With the demise of smooth jazz WLOQ, WEUS was one of the last of the independently owned radio stations in the Central Florida market.

===WRSO===
On May 31, 2012, MultiCorp International, Inc./XTend Medical Corporation announced plans to acquire WEUS by entering into a lease marketing agreement (LMA), and purchasing the station within two years from Star Over Orlando. On June 8, 2012, WEUS changed their call letters to WRSO. The station changed to a sports format when the new ownership started on July 30, 2012. When the station re-formatted, Doc Holliday's show became "The Doc Show on Sports".

On January 2, 2013, new management of WRSO re-launched as "810 CBS Sports Radio Orlando", picking up CBS Sports Radio, with Doc Holliday's show from 10 A.M.-Noon weekdays. This switch coincided with the shift of The Jim Rome Show from syndication through Premiere Radio Networks to being a component of CBS Sports Radio, resulting in the show moving to WRSO from WYGM.

In September 2013, Star Over Orlando took back control and operation of the station after MultiCorp International/Rivalz Sports Group apparently ended the lease management agreement. Star Over Orlando also announced that they had received FCC approval to double the daytime power and increase the night-time power from 400 watts to 1,000 watts, and that WRSO also will be operating a translator on 93.1 with 250 watts in Orlando. The station remained a CBS Sports affiliate.

On March 1, 2016, WRSO changed its format to feature Brazilian music and talk, including local shows and programming broadcast by the Grupo Bandeirantes owned-and-operated radio stations in Brazil, aimed to Brazilians who visit the Orlando parks and for the Portuguese speakers living in the Orlando area. Under this format, WRSO was operated by Cafifa Media Group in partnership with the Bandeirantes Communication Group under a local marketing agreement.
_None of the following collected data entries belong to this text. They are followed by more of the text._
`config.mk`:
```
export PLATFORM = sky130hd
export DESIGN_NAME = uart_reg_dump
export DESIGN_NICKNAME = d
export VERILOG_FILES = /design/src/rtl/uart_reg_dump.sv
export SDC_FILE = /design/constraint.sdc
export NUM_CORES = 1
export LEC_CHECK = 0
export BUFFER_PORTS_ARGS = -buffer_cell sky130_fd_sc_hd__buf_2
export CAP_MARGIN = 20
export CORE_MARGIN = 2
export CORE_UTILIZATION = 60
export CTS_CLUSTER_DIAMETER = 30
export CTS_CLUSTER_SIZE = 40
export DETAILED_ROUTE_END_ITERATION = 10
export GPL_ROUTABILITY_DRIVEN = 1
export PLACE_DENSITY = 0.84
export SLEW_MARGIN = 20
export SYNTH_ARGS = -nofsm -noshare
export SYNTH_HDL_FRONTEND = slang
export SYNTH_SLANG_ARGS = --single-unit
```
`constraint.sdc`:
```
create_clock -name clk -period 3.81 [get_ports clk]
set_input_delay 1.143 -clock clk [delete_from_list [all_inputs] [get_ports clk]]
set_output_delay 1.143 -clock clk [all_outputs]
set_load 0.01 [all_outputs]
```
WRSO has filed an application for a Federal Communications Commission construction permit to decrease the day power to 2,500 watts and decrease the night power to 24 watts from a new transmitter site. The application was accepted for filing on May 24, 2016.

On September 3, 2018, WRSO ended the Brazilian format and began carrying a Spanish-language news/talk, branded as "Acción 97.9" and operated by iHeartMedia under an LMA. Concurrently, one of WRSO's FM translators, W226BT (93.1), began to carry the English-language conservative talk programming of iHeart-owned WFLF.

On February 16, 2024, after five years as part of the Acción Radio Network, WRSO changed formats from Spanish talk to sports, branded as "Fox Sports Radio AM 810 and FM 97.9".

A few months later in July of that year, WRSO’s simulcast on WRUM-HD3 moved to WXXL’s HD3 subchannel, with both subchannels swapping programming. The FM simulcast of the station ceased to exist as a result, with its former FM translator 97.9 W250CE continuing to simulcast WRUM-HD3 as “Retro 97.9.”